[Collected data]
####

===== src/rtl/spi_reg_slave.sv =====
// SPI mode-0 slave front end for the register file. All SPI pins are oversampled
// in clk_100m; frames are a 16-bit header (R/W + address) followed by DATA_W data bits.
module spi_reg_slave #(
   parameter int DATA_W    = 32,
   parameter int ERR_CNT_W = 8
) (
   input  logic                 clk_100m,
   input  logic                 rst_n_syn,
   input  logic                 spi_sclk,
   input  logic                 spi_cs_n,
   input  logic                 spi_mosi,
   output logic                 spi_miso,
   output logic                 spi_miso_oe,
   output logic [15:0]          addr,
   output logic [DATA_W-1:0]    data_mosi,
   output logic                 data_mosi_rdy,
   output logic                 rd_req,
   input  logic [DATA_W-1:0]    rd_data,
   output logic                 busy,
   output logic [ERR_CNT_W-1:0] frame_err_cnt
);

   localparam int CNT_W = $clog2(((DATA_W > 16) ? DATA_W : 16) + 1);
   localparam logic [CNT_W-1:0] HDR_LAST = CNT_W'(15);
   localparam logic [CNT_W-1:0] DAT_LAST = CNT_W'(DATA_W - 1);
   localparam logic [ERR_CNT_W-1:0] ERR_MAX = {ERR_CNT_W{1'b1}};

   typedef enum logic [2:0] {
      ST_IDLE  = 3'd0,
      ST_HDR   = 3'd1,
      ST_WDATA = 3'd2,
      ST_RDATA = 3'd3,
      ST_DONE  = 3'd4
   } state_t;

   // [0],[1] are the synchroniser stages, [2] is the history stage for edge detect
   logic [2:0] sclk_sync_q;
   logic [2:0] cs_sync_q;
   logic [2:0] mosi_sync_q;
   logic       sclk_rise_q, sclk_fall_q, cs_rise_q, cs_fall_q;

   state_t                 state_q, state_d;
   logic [CNT_W-1:0]       cnt_q, cnt_d;
   logic [14:0]            hdr_q, hdr_d;
   logic [DATA_W-2:0]      dsh_q, dsh_d;
   logic [DATA_W-1:0]      rsh_q, rsh_d;
   logic                   ld_pend_q, ld_pend_d;
   logic [15:0]            addr_q, addr_d;
   logic [DATA_W-1:0]      data_q, data_d;
   logic                   rdy_q, rdy_d;
   logic                   rd_req_q, rd_req_d;
   logic                   miso_q, miso_d;
   logic                   oe_q, oe_d;
   logic                   busy_q, busy_d;
   logic [ERR_CNT_W-1:0]   err_q, err_d;

   logic                   mosi_s;
   logic [15:0]            hdr_nxt_s;
   logic [DATA_W-1:0]      dat_nxt_s;
   logic                   abort_s;

   // Pin synchronisers and single-cycle edge pulses
   always_ff @(posedge clk_100m or negedge rst_n_syn) begin
      if (!rst_n_syn) begin
         sclk_sync_q <= 3'b000;
         cs_sync_q   <= 3'b111;
         mosi_sync_q <= 3'b000;
         sclk_rise_q <= 1'b0;
         sclk_fall_q <= 1'b0;
         cs_rise_q   <= 1'b0;
         cs_fall_q   <= 1'b0;
      end else begin
         sclk_sync_q <= {sclk_sync_q[1:0], spi_sclk};
         cs_sync_q   <= {cs_sync_q[1:0], spi_cs_n};
         mosi_sync_q <= {mosi_sync_q[1:0], spi_mosi};
         sclk_rise_q <= sclk_sync_q[1] & ~sclk_sync_q[2];
         sclk_fall_q <= ~sclk_sync_q[1] & sclk_sync_q[2];
         cs_rise_q   <= cs_sync_q[1] & ~cs_sync_q[2];
         cs_fall_q   <= ~cs_sync_q[1] & cs_sync_q[2];
      end
   end

   // History stage lines up with the registered rise pulse
   assign mosi_s    = mosi_sync_q[2];
   assign hdr_nxt_s = {hdr_q, mosi_s};
   assign dat_nxt_s = {dsh_q, mosi_s};

   // FSM and datapath state registers
   always_ff @(posedge clk_100m or negedge rst_n_syn) begin
      if (!rst_n_syn) begin
         state_q   <= ST_IDLE;
         cnt_q     <= '0;
         hdr_q     <= 15'd0;
         dsh_q     <= '0;
         rsh_q     <= '0;
         ld_pend_q <= 1'b0;
         addr_q    <= 16'd0;
         data_q    <= '0;
         rdy_q     <= 1'b0;
         rd_req_q  <= 1'b0;
         miso_q    <= 1'b0;
         oe_q      <= 1'b0;
         busy_q    <= 1'b0;
         err_q     <= '0;
      end else begin
         state_q   <= state_d;
         cnt_q     <= cnt_d;
         hdr_q     <= hdr_d;
         dsh_q     <= dsh_d;
         rsh_q     <= rsh_d;
         ld_pend_q <= ld_pend_d;
         addr_q    <= addr_d;
         data_q    <= data_d;
         rdy_q     <= rdy_d;
         rd_req_q  <= rd_req_d;
         miso_q    <= miso_d;
         oe_q      <= oe_d;
         busy_q    <= busy_d;
         err_q     <= err_d;
      end
   end

   // Next-state and output decode
   always_comb begin
      state_d   = state_q;
      cnt_d     = cnt_q;
      hdr_d     = hdr_q;
      dsh_d     = dsh_q;
      rsh_d     = rsh_q;
      ld_pend_d = 1'b0;
      addr_d    = addr_q;
      data_d    = data_q;
      rdy_d     = 1'b0;
      rd_req_d  = 1'b0;
      miso_d    = miso_q;
      err_d     = err_q;
      abort_s   = 1'b0;

      case (state_q)
         ST_IDLE: begin
            miso_d = 1'b0;
            if (cs_fall_q) begin
               state_d = ST_HDR;
               cnt_d   = '0;
            end else begin
               state_d = ST_IDLE;
            end
         end
         ST_HDR: begin
            miso_d = 1'b0;
            if (cs_rise_q) begin
               abort_s = 1'b1;
            end else if (sclk_rise_q) begin
               hdr_d = hdr_nxt_s[14:0];
               if (cnt_q == HDR_LAST) begin
                  cnt_d = '0;
                  if (hdr_nxt_s[15]) begin
                     state_d = ST_WDATA;
                  end else begin
                     // Reads publish the address now; writes only at the strobe
                     addr_d    = {1'b0, hdr_nxt_s[14:0]};
                     rd_req_d  = 1'b1;
                     ld_pend_d = 1'b1;
                     state_d   = ST_RDATA;
                  end
               end else begin
                  cnt_d = cnt_q + CNT_W'(1);
               end
            end else begin
               state_d = ST_HDR;
            end
         end
         ST_WDATA: begin
            miso_d = 1'b0;
            if (sclk_rise_q && (cnt_q == DAT_LAST)) begin
               addr_d  = {1'b0, hdr_q};
               data_d  = dat_nxt_s;
               rdy_d   = 1'b1;
               state_d = cs_rise_q ? ST_IDLE : ST_DONE;
            end else if (cs_rise_q) begin
               abort_s = 1'b1;
            end else if (sclk_rise_q) begin
               dsh_d = dat_nxt_s[DATA_W-2:0];
               cnt_d = cnt_q + CNT_W'(1);
            end else begin
               state_d = ST_WDATA;
            end
         end
         ST_RDATA: begin
            if (ld_pend_q) begin
               rsh_d = rd_data;
            end else begin
               rsh_d = rsh_q;
            end
            if (sclk_rise_q && (cnt_q == DAT_LAST)) begin
               state_d = cs_rise_q ? ST_IDLE : ST_DONE;
            end else if (cs_rise_q) begin
               abort_s = 1'b1;
            end else if (sclk_rise_q) begin
               cnt_d = cnt_q + CNT_W'(1);
            end else if (sclk_fall_q) begin
               miso_d = rsh_q[DATA_W-1];
               rsh_d  = {rsh_q[DATA_W-2:0], 1'b0};
            end else begin
               state_d = ST_RDATA;
            end
         end
         ST_DONE: begin
            if (cs_rise_q) begin
               state_d = ST_IDLE;
            end else begin
               state_d = ST_DONE;
            end
         end
         default: begin
            state_d = ST_IDLE;
         end
      endcase

      if (abort_s) begin
         state_d = ST_IDLE;
         if (err_q != ERR_MAX) begin
            err_d = err_q + ERR_CNT_W'(1);
         end else begin
            err_d = err_q;
         end
      end else begin
         err_d = err_d;
      end

      oe_d   = ~cs_sync_q[1];
      busy_d = (state_d != ST_IDLE);
   end

   assign spi_miso      = miso_q;
   assign spi_miso_oe   = oe_q;
   assign addr          = addr_q;
   assign data_mosi     = data_q;
   assign data_mosi_rdy = rdy_q;
   assign rd_req        = rd_req_q;
   assign busy          = busy_q;
   assign frame_err_cnt = err_q;

endmodule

####

**REQUIREMENT**
Find and copy each line of the data where "parameter" is present.

**EXPECTED OUTPUT**
   parameter int DATA_W    = 32,
   parameter int ERR_CNT_W = 8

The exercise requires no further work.